Tuesday, April 30

How are your genes? Royal ones?

The Habsburgs were a fascinating dynasty. But this paper was giving a very interesting perspective on this family.

The European royal dynasties of the Early Modern Age provide a useful framework for human inbreeding research. In this article, consanguineous marriage, inbreeding depression and the purging of deleterious alleles within a consanguineous population are investigated in the Habsburgs, a royal dynasty with a long history of consanguinity over generations. Genealogical information from a number of historical sources was used to compute kinship and inbreeding coefficients for the Habsburgs. The marriages contracted by the Habsburgs from 1450 to 1750 presented an extremely high mean kinship (0.0628±0.009), which was the result of the matrimonial policy conducted by the dynasty to establish political alliances through marriage. A strong inbreeding depression for both infant and child survival was detected in the progeny of 71 Habsburg marriages in the period 1450–1800. The inbreeding load for child survival experienced a pronounced decrease from 3.98±0.87 in the period 1450–1600 to 0.93±0.62 in the period 1600–1800, but temporal changes in the inbreeding depression for infant survival were not detected.

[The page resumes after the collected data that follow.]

==> src/rtl/jtag_tap_pkg.sv <==
package jtag_tap_pkg;

  localparam int IR_W     = 4;
  localparam int TLR_ONES = 5;

  typedef enum logic [3:0] {
    ST_TLR, ST_RTI,
    ST_SEL_DR, ST_CAP_DR, ST_SH_DR, ST_EX1_DR, ST_PA_DR, ST_EX2_DR, ST_UPD_DR,
    ST_SEL_IR, ST_CAP_IR, ST_SH_IR, ST_EX1_IR, ST_PA_IR, ST_EX2_IR, ST_UPD_IR
  } tap_state_t;

  typedef enum logic [1:0] {DR_BYP, DR_IDC, DR_BSR, DR_DBG} dr_sel_t;
  typedef enum logic [1:0] {PM_FUNC, PM_LATCH, PM_HIZ} pin_mode_t;

  localparam logic [IR_W-1:0] OP_EXTEST  = 4'h0;
  localparam logic [IR_W-1:0] OP_PRELOAD = 4'h1;
  localparam logic [IR_W-1:0] OP_SAMPLE  = 4'h2;
  localparam logic [IR_W-1:0] OP_IDCODE  = 4'h3;
  localparam logic [IR_W-1:0] OP_CLAMP   = 4'h4;
  localparam logic [IR_W-1:0] OP_HIGHZ   = 4'h5;
  localparam logic [IR_W-1:0] OP_DEBUG   = 4'h7;
  localparam logic [IR_W-1:0] OP_BYPASS  = 4'hF;
  localparam logic [IR_W-1:0] IR_CAPTURE = 4'b0001;

endpackage

==> src/rtl/jtag_tap_fsm.sv <==
module jtag_tap_fsm
  import jtag_tap_pkg::*;
(
  input  logic       tck,
  input  logic       rst,
  input  logic       tms,
  output tap_state_t state
);

  localparam int CNT_W = $clog2(TLR_ONES + 1);

  tap_state_t       nxt;
  logic [CNT_W-1:0] ones_cnt;

  always_comb begin
    case (state)
      ST_TLR:    nxt = tms ? ST_TLR    : ST_RTI;
      ST_RTI:    nxt = tms ? ST_SEL_DR : ST_RTI;
      ST_SEL_DR: nxt = tms ? ST_SEL_IR : ST_CAP_DR;
      ST_CAP_DR: nxt = tms ? ST_EX1_DR : ST_SH_DR;
      ST_SH_DR:  nxt = tms ? ST_EX1_DR : ST_SH_DR;
      ST_EX1_DR: nxt = tms ? ST_UPD_DR : ST_PA_DR;
      ST_PA_DR:  nxt = tms ? ST_EX2_DR : ST_PA_DR;
      ST_EX2_DR: nxt = tms ? ST_UPD_DR : ST_SH_DR;
      ST_UPD_DR: nxt = tms ? ST_SEL_DR : ST_RTI;
      ST_SEL_IR: nxt = tms ? ST_TLR    : ST_CAP_IR;
      ST_CAP_IR: nxt = tms ? ST_EX1_IR : ST_SH_IR;
      ST_SH_IR:  nxt = tms ? ST_EX1_IR : ST_SH_IR;
      ST_EX1_IR: nxt = tms ? ST_UPD_IR : ST_PA_IR;
      ST_PA_IR:  nxt = tms ? ST_EX2_IR : ST_PA_IR;
      ST_EX2_IR: nxt = tms ? ST_UPD_IR : ST_SH_IR;
      ST_UPD_IR: nxt = tms ? ST_SEL_DR : ST_RTI;
      default:   nxt = ST_TLR;
    endcase
  end

  always_ff @(posedge tck or posedge rst) begin
    if (rst) begin
      state    <= ST_TLR;
      ones_cnt <= '0;
    end else begin
      state <= nxt;
      if (!tms)                                 ones_cnt <= '0;
      else if (ones_cnt != CNT_W'(TLR_ONES))    ones_cnt <= ones_cnt + 1'b1;
    end
  end

  assert_tlr_exit_R1: assert property (@(posedge tck) disable iff (rst)
    (state == ST_TLR && !tms) |=> state == ST_RTI);

  assert_five_ones_R2: assert property (@(posedge tck) disable iff (rst)
    (ones_cnt == CNT_W'(TLR_ONES)) |-> state == ST_TLR);

endmodule

==> src/rtl/jtag_tap_ir.sv <==
module jtag_tap_ir
  import jtag_tap_pkg::*;
(
  input  logic            tck,
  input  logic            rst,
  input  tap_state_t      state,
  input  logic            tdi,
  output logic [IR_W-1:0] ir,
  output logic            ir_tdo_bit,
  output dr_sel_t         dr_sel,
  output pin_mode_t       pin_mode,
  output logic            bsr_upd_en
);

  logic [IR_W-1:0] ir_sr;

  always_ff @(posedge tck or posedge rst) begin
    if (rst)                    ir_sr <= '0;
    else if (state == ST_CAP_IR) ir_sr <= IR_CAPTURE;
    else if (state == ST_SH_IR)  ir_sr <= {tdi, ir_sr[IR_W-1:1]};
  end

  always_ff @(negedge tck or posedge rst) begin
    if (rst)                     ir <= OP_IDCODE;
    else if (state == ST_TLR)    ir <= OP_IDCODE;
    else if (state == ST_UPD_IR) ir <= ir_sr;
  end

  assign ir_tdo_bit = ir_sr[0];

  always_comb begin
    dr_sel     = DR_BYP;
    pin_mode   = PM_FUNC;
    bsr_upd_en = 1'b0;
    case (ir)
      OP_EXTEST:  begin dr_sel = DR_BSR; pin_mode = PM_LATCH; bsr_upd_en = 1'b1; end
      OP_PRELOAD,
      OP_SAMPLE:  begin dr_sel = DR_BSR; bsr_upd_en = 1'b1; end
      OP_IDCODE:  dr_sel = DR_IDC;
      OP_CLAMP:   pin_mode = PM_LATCH;
      OP_HIGHZ:   pin_mode = PM_HIZ;
      OP_DEBUG:   dr_sel = DR_DBG;
      default:    ;
    endcase
  end

  assert_ir_capture_R3: assert property (@(posedge tck) disable iff (rst)
    (state == ST_CAP_IR) |=> ir_sr == IR_CAPTURE);

endmodule

==> src/rtl/jtag_tap_dr.sv <==
module jtag_tap_dr
  import jtag_tap_pkg::*;
#(
  parameter int          N_PINS     = 8,
  parameter int          DBG_W      = 8,
  parameter logic [31:0] IDCODE_VAL = 32'h1A5C_903F,
  localparam int         BSR_W      = 2 * N_PINS
) (
  input  logic             tck,
  input  logic             rst,
  input  tap_state_t       state,
  input  logic             tdi,
  input  dr_sel_t          dr_sel,
  input  logic             bsr_upd_en,
  input  logic [N_PINS-1:0] pin_in,
  input  logic [N_PINS-1:0] pin_func_oe,
  input  logic [DBG_W-1:0] dbg_tx_data,
  output logic             dr_tdo_bit,
  output logic [BSR_W-1:0] bsr_upd,
  output logic [DBG_W-1:0] dbg_rx_data,
  output logic             dbg_rx_valid
);

  logic             byp_q;
  logic [31:0]      idc_sr;
  logic [BSR_W-1:0] bsr_sr;
  logic [BSR_W-1:0] bsr_cap;
  logic [DBG_W-1:0] dbg_sr;

  for (genvar i = 0; i < N_PINS; i++) begin : g_cap
    assign bsr_cap[2*i]   = pin_in[i];
    assign bsr_cap[2*i+1] = pin_func_oe[i];
  end

  always_ff @(posedge tck or posedge rst) begin
    if (rst) begin
      byp_q  <= 1'b0;
      idc_sr <= '0;
      bsr_sr <= '0;
      dbg_sr <= '0;
    end else if (state == ST_CAP_DR) begin
      case (dr_sel)
        DR_IDC:  idc_sr <= IDCODE_VAL;
        DR_BSR:  bsr_sr <= bsr_cap;
        DR_DBG:  dbg_sr <= dbg_tx_data;
        default: byp_q  <= 1'b0;
      endcase
    end else if (state == ST_SH_DR) begin
      case (dr_sel)
        DR_IDC:  idc_sr <= {tdi, idc_sr[31:1]};
        DR_BSR:  bsr_sr <= {tdi, bsr_sr[BSR_W-1:1]};
        DR_DBG:  dbg_sr <= {tdi, dbg_sr[DBG_W-1:1]};
        default: byp_q  <= tdi;
      endcase
    end
  end

  always_comb begin
    case (dr_sel)
      DR_IDC:  dr_tdo_bit = idc_sr[0];
      DR_BSR:  dr_tdo_bit = bsr_sr[0];
      DR_DBG:  dr_tdo_bit = dbg_sr[0];
      default: dr_tdo_bit = byp_q;
    endcase
  end

  always_ff @(negedge tck or posedge rst) begin
    if (rst) begin
      bsr_upd      <= '0;
      dbg_rx_data  <= '0;
      dbg_rx_valid <= 1'b0;
    end else begin
      dbg_rx_valid <= 1'b0;
      if (state == ST_UPD_DR) begin
        if (bsr_upd_en) bsr_upd <= bsr_sr;
        if (dr_sel == DR_DBG) begin
          dbg_rx_data  <= dbg_sr;
          dbg_rx_valid <= 1'b1;
        end
      end
    end
  end

  assert_idcode_lsb_R4: assert property (@(posedge tck) disable iff (rst)
    (state == ST_CAP_DR && dr_sel == DR_IDC) |=> idc_sr[0] && idc_sr == IDCODE_VAL);

  assert_bypass_zero_R5: assert property (@(posedge tck) disable iff (rst)
    (state == ST_CAP_DR && dr_sel == DR_BYP) |=> !byp_q);

  assert_dbg_strobe_R10: assert property (@(posedge tck) disable iff (rst)
    dbg_rx_valid |-> state == ST_UPD_DR);

endmodule

==> src/rtl/jtag_tap.sv <==
module jtag_tap
  import jtag_tap_pkg::*;
#(
  parameter int          N_PINS     = 8,
  parameter int          DBG_W      = 8,
  parameter logic [31:0] IDCODE_VAL = 32'h1A5C_903F
) (
  input  logic              tck,
  input  logic              tms,
  input  logic              tdi,
  input  logic              trst,
  input  logic              fuse_prog,
  input  logic              tap_disable,
  output logic              tdo,
  output logic              tdo_oe,
  input  logic [N_PINS-1:0] pin_in,
  input  logic [N_PINS-1:0] pin_func_out,
  input  logic [N_PINS-1:0] pin_func_oe,
  output logic [N_PINS-1:0] pin_out,
  output logic [N_PINS-1:0] pin_oe,
  input  logic [DBG_W-1:0]  dbg_tx_data,
  output logic [DBG_W-1:0]  dbg_rx_data,
  output logic              dbg_rx_valid
);

  localparam int BSR_W = 2 * N_PINS;

  logic             rst_any;
  tap_state_t       state;
  logic [IR_W-1:0]  ir;
  logic             ir_tdo_bit;
  logic             dr_tdo_bit;
  dr_sel_t          dr_sel;
  pin_mode_t        pin_mode;
  logic             bsr_upd_en;
  logic [BSR_W-1:0] bsr_upd;

  assign rst_any = trst | ~fuse_prog | tap_disable;

  jtag_tap_fsm u_fsm (
    .tck   (tck),
    .rst   (rst_any),
    .tms   (tms),
    .state (state)
  );

  jtag_tap_ir u_ir (
    .tck        (tck),
    .rst        (rst_any),
    .state      (state),
    .tdi        (tdi),
    .ir         (ir),
    .ir_tdo_bit (ir_tdo_bit),
    .dr_sel     (dr_sel),
    .pin_mode   (pin_mode),
    .bsr_upd_en (bsr_upd_en)
  );

  jtag_tap_dr #(
    .N_PINS     (N_PINS),
    .DBG_W      (DBG_W),
    .IDCODE_VAL (IDCODE_VAL)
  ) u_dr (
    .tck          (tck),
    .rst          (rst_any),
    .state        (state),
    .tdi          (tdi),
    .dr_sel       (dr_sel),
    .bsr_upd_en   (bsr_upd_en),
    .pin_in       (pin_in),
    .pin_func_oe  (pin_func_oe),
    .dbg_tx_data  (dbg_tx_data),
    .dr_tdo_bit   (dr_tdo_bit),
    .bsr_upd      (bsr_upd),
    .dbg_rx_data  (dbg_rx_data),
    .dbg_rx_valid (dbg_rx_valid)
  );

  always_ff @(negedge tck or posedge rst_any) begin
    if (rst_any) begin
      tdo    <= 1'b0;
      tdo_oe <= 1'b0;
    end else begin
      tdo_oe <= (state == ST_SH_IR) || (state == ST_SH_DR);
      if (state == ST_SH_IR)      tdo <= ir_tdo_bit;
      else if (state == ST_SH_DR) tdo <= dr_tdo_bit;
    end
  end

  for (genvar i = 0; i < N_PINS; i++) begin : g_pin
    always_comb begin
      case (pin_mode)
        PM_LATCH: begin pin_out[i] = bsr_upd[2*i]; pin_oe[i] = bsr_upd[2*i+1]; end
        PM_HIZ:   begin pin_out[i] = 1'b0;         pin_oe[i] = 1'b0;           end
        default:  begin pin_out[i] = pin_func_out[i]; pin_oe[i] = pin_func_oe[i]; end
      endcase
    end
  end

  assert_tdo_in_shift_R11: assert property (@(posedge tck) disable iff (rst_any)
    tdo_oe |-> (state == ST_SH_IR || state == ST_SH_DR));

  assert_highz_release_R9: assert property (@(posedge tck) disable iff (rst_any)
    (ir == OP_HIGHZ) |-> pin_oe == '0);

  assert_gated_functional_R12: assert property (@(posedge tck) disable iff (trst)
    (!fuse_prog || tap_disable) |-> (!tdo_oe && pin_out == pin_func_out && pin_oe == pin_func_oe));

endmodule

==> config.mk <==
export PLATFORM = sky130hd
export DESIGN_NAME = jtag_tap
export DESIGN_NICKNAME = d
export VERILOG_FILES = /design/src/rtl/jtag_tap_pkg.sv /design/src/rtl/jtag_tap_fsm.sv /design/src/rtl/jtag_tap_ir.sv /design/src/rtl/jtag_tap_dr.sv /design/src/rtl/jtag_tap.sv
export SDC_FILE = /design/constraint.sdc
export NUM_CORES = 1
export LEC_CHECK = 0
export ABC_AREA = 1
export ABC_CLOCK_PERIOD_IN_PS = 13010
export BUFFER_PORTS_ARGS = -buffer_cell sky130_fd_sc_hd__buf_2
export CAP_MARGIN = 20
export CORE_MARGIN = 1
export CORE_UTILIZATION = 57
export CTS_CLUSTER_DIAMETER = 40
export DETAILED_ROUTE_END_ITERATION = 10
export PLACE_DENSITY = 0.88
export SYNTH_ARGS = -nofsm -noshare
export SYNTH_HDL_FRONTEND = slang
export SYNTH_SLANG_ARGS = --single-unit
export TNS_END_PERCENT = 5
==> constraint.sdc <==
create_clock -name tck -period 13.01 [get_ports tck]
set_input_delay 0 -clock tck [delete_from_list [all_inputs] [get_ports tck]]
set_output_delay 0 -clock tck [all_outputs]
set_load 0.05 [all_outputs]
* Word level (Yosys, flattened, before mapping)
Cells that the tools add are included.
Storage, ports and cells: latch bits 0, memories 0, RAM bits 0, flip-flop bits (word level) 96, memory bits (read-only) 0
Operators by class: $mul 0, order comparisons 0, div/mod/pow operators 0, reductions and logical operators 19, shift-type cells 0, add/subtract/negate cells 0, eq/ne operators 28, bitwise operators 3, multiplexer cells 57
Operators with widths (count):
- 2-to-1 mux 32 bit | 4
- 2-to-1 mux 16 bit | 4
- one-hot mux 4 bit (12 select lines) | 1
- == test 4 bit, second input constant | 8
- 2-to-1 mux 4 bit | 8
- 2-to-1 mux 8 bit | 4
- one-hot mux 1 bit (2 select lines) | 16
- == test 4 x 3 -> 1 bit, second input constant | 7
- == test 4 x 2 -> 1 bit, second input constant | 4
- 2-to-1 mux 1 bit | 12
- AND reduction 2 bit | 5
- OR reduction 3 bit | 3
- == test 4 x 1 -> 1 bit, second input constant | 2
- logical NOT 4 bit | 2
- nonzero test 2 bit | 4
- == test 2 bit, second input constant | 3
- 2-to-1 mux 2 bit | 3
- 2-to-1 mux 3 bit | 2
- one-hot mux 2 bit (3 select lines) | 1
- OR reduction 2 bit | 3
- == test 2 x 1 -> 1 bit, second input constant | 2
- != test 2 bit, second input constant | 2
- one-hot mux 2 bit (2 select lines) | 1
- one-hot mux 1 bit (3 select lines) | 1
- other kinds (4) | 5

* Longest topological paths before layout
depth in word-level cells 8, gate-level depth with buffers 9

* Hierarchy
From an unflattened synthesis, not the netlist that was laid out.
Unflattened totals: cells, all modules 677, area total of the unflattened synthesis 5108.6 sq um
By module, submodules not included:
- jtag_tap_dr | instances 1, cells each 481, area an instance 3822.4 sq um, sequential area each 2052.0 sq um
- jtag_tap | instances 1, cells each 78, area an instance 510.5 sq um, sequential area each 50.0 sq um
- jtag_tap_ir | instances 1, cells each 59, area an instance 437.9 sq um, sequential area each 202.7 sq um
- jtag_tap_fsm | instances 1, cells each 59, area an instance 337.8 sq um, sequential area each 100.1 sq um

==> metrics.cfg <==
[die]
die_h_um = 92.62
die-area_sq_um = 8578
die-width_um = 92.62
start_util = 0.5965
coreArea_sq_um = 7848
core.rowCount = 32
ios = 65

[setup_path]
crit_chain = nand3_1, ha_1, inv_1, nand2_1, o21ai_0, buf_2
crit_family = buffers and inverters
cp_slowest_cell = dfstp_2
endpoint_kind = primary output
critPathKind = flop to primary output
cp.arrival_ns = 9.29
slowest_delay_ns = 0.54
required_ns = 13.01
crit_buf_inv = 2
startpoint_type = flop
cp_max_fo = 16

[synthesis]
yosys_register_bits = 96
synthCells = 570
synth_top_area_frac = 0.3475
ys_top_cells_by_area = dfrtp_1, nand2_1, dfrtn_1
synth_ff_type = dfrtp_1
avgSynthCellArea_sq_um = 8.212
synth_top_cell_by_area = dfrtp_1
yosysMostFrequentCell = nand2_1
seq_area_frac_synth = 0.5138
ys_top_cells_by_count = nand2_1, dfrtp_1, inv_1
netlist_area_sq_um = 4681
ys_types = 28
async_flop_share = 1.000
synthesis.nets = 609
synth-edff-count = 0
yosys_warnings = 0

[cts]
cts_resized = 0
cts_num_sinks = 96
cts_tree = built
clkLatencyLatePin_ns = 0.40
numCtsBuffers = 9
cts.reportedPaths.clkPinSlew_ns = 0.09
clk_path_buf_depth = 2
cts-root-buf = clkbuf_8
cts.htree.levels = 3
cts_hold_buffers = 21
postCtsSetupBuffers = 0

[pwr]
p_sw_frac = 0.4058
clkPwrFrac = 0.178
comb_power_share = 0.361
power.leakage_nw = 2.862
power_density_nw_per_um2 = 189.1
p_int_mw = 0.5998
switchingPower_mw = 0.4096
vdd_drop_max_uv = 62.55
p_seq_frac = 0.460

[placed_design]
port_buffers = 64
place.gp.congestion = 0.8074
dp_hpwl_um = 6288

[global_route]
antenna_found_initial = 0
grt_pass1_vias = 3751
grt_pass1_wl_um = 16540
grt_overflow = 0
grt_usage = 0.2455
grt_max_degree = 65

[timing]
fin_setup_tns_ns = 0
worst_pin_slew_ns = 0.7149
rsz0062_at_grt = false
hold_viol = 0
maxSlewViolCount = 0
clock_skew_ns = 0.05625
final-setup-viol-count = 0
timing.slew.headroom = 0.5234

[finish]
antennaDiodeCount = 0
final_util = 0.6803
layout.nets = 684
syn2layout_area_growth_pct = 14.06
drive_above_1_share = 0.2108

[detailed_routing]
route.detailed.drc = 0
wl_per_cell_um = 13.05
antenna_left = 0
firstDrtPassIters = 6
initialDrtViolationCount = 241
vias = 3925
vias_per_cell = 5.219
drt_wl_total_um = 9816

[min_path]
min_path_type = primary input to flop

[outcome]
outcome = finished clean

[job]
cap_violations = 0

==> final cells by class <==
cell class	instances	area [sq um]
fillers	617	2509
inverters	57	215.2
repair buffers	87	545.5
clock buffers	10	127.6
well taps	102	127.6
clock inverters	8	51.30
multi-input cells	392	1867
flip-flops and latches	96	2405
==> sequential cells by signal (all words and copies together), names as in the netlist <==
name,cells
u_dr.idc_sr,32
u_dr.bsr_sr,16
u_dr.bsr_upd,16
u_dr.dbg_rx_data,8
u_dr.dbg_sr,8
u_fsm.state,4
u_ir.ir,4
u_ir.ir_sr,4
tdo,1
tdo_oe,1
u_dr.byp_q,1
u_dr.dbg_rx_valid,1
==> per-layer routing <==
layer,wire [um],vias to the layer above,GRT usage
met3,411,17,0.04269
met2,4883,94,0.4222
met4,186,0,0.08590
met5,0,-,0
met1,4335,1876,0.3132
li1,-,1938,-
==> tightest hold or removal path: cells and delay by family <==
family | cells | cell delay (ns)
AO/OA/AOI/OAI | 2 | 0.14
buffers and inverters | 2 | 0.15
AND/OR/NAND/NOR | 1 | 0.06
==> placed cells by master (no fill, tap or decap), drive strengths merged <==
master / n
o22ai: 7
dfrtn: 29
o21ai: 90
a21oi: 13
nor3b: 1
nor2: 42
nand4: 1
dlygate4sd3: 21
buf: 66
ha: 1
dfrtp: 65
nand2: 218
clkinv: 4
inv: 60
nand3: 15
clkinvlp: 1
a22oi: 1
dfstp: 2
clkbuf: 10
nor3: 3
==> power by group through the flow <==
stage | sequential, mW | clock (mW) | combinational (mW)
after detailed placement | 0.468 | 0.00144 | 0.360
after CTS | 0.463 | 0.183 | 0.367
after global routing | 0.476 | 0.196 | 0.415
after floorplan | 0.468 | 0.00144 | 0.310
after global placement | 0.464 | 0.00144 | 0.345
final | 0.465 | 0.180 | 0.365
==> metrics by stage <==
stage	total power [mW]	worst slack, ns	instance area (sq um)	instances	hold slack (ns)
2_1_floorplan	0.7792	1.548	4686	570	0.1165
3_3_place_gp	0.8098	4.238	4954	714	0.2398
3_5_place_dp	0.8296	4.169	4954	714	0.2713
4_1_cts	1.013	3.766	5339	752	0.005424
5_1_grt	1.087	3.506	5339	752	0.02839
6_report	1.009	3.721	5339	752	0.01423
==> cells by family (layout without fill, tap and decap cells) <==
| group | count (synthesis) | count (layout) | share of synthesized area |
|---|---|---|---|
| compound gates | 111 | 111 | 0.1500 |
| fa+ha+maj | 1 | 1 | 0.002673 |
| buf+inv | 82 | 162 | 0.08981 |
| flops | 96 | 96 | 0.5138 |
| simple gates | 280 | 280 | 0.2438 |
==> worst paths after layout <==
kind	start	endpoint	slack [ns]	cells after the start
max in group asynchronous	fuse_prog	u_dr.bsr_upd[4]	4.52	6
setup reg to reg	u_ir.ir[0]	u_dr.idc_sr[9]	4.64	5
hold / removal	pin_func_oe[3]	u_dr.bsr_sr[7]	0.01	5
setup / recovery	u_ir.ir[0]	pin_out[6]	3.72	6
hold reg to reg	u_dr.dbg_rx_data[2]	u_dr.dbg_rx_data[2]	0.42	2
min in group asynchronous	tap_disable	u_dr.byp_q	0.50	4
Power figures use the tool's default switching activity.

Such a reduction of inbreeding depression for child survival in a relatively small number of generations could be caused by elimination of deleterious alleles of a large effect according with predictions from purging models. The differential purging of the infant and child inbreeding loads suggest that the genetic basis of inbreeding depression was probably very different for infant and child survival in the Habsburg lineage. Our findings provide empirical support that human inbreeding depression for some fitness components might be purged by selection within consanguineous populations.

very interesting. Quite a lot of cultures around the world marry into the family, this consanguineous business is quite interesting. Witnessed this in Saudi Arabia, India and in many places in the UK as well.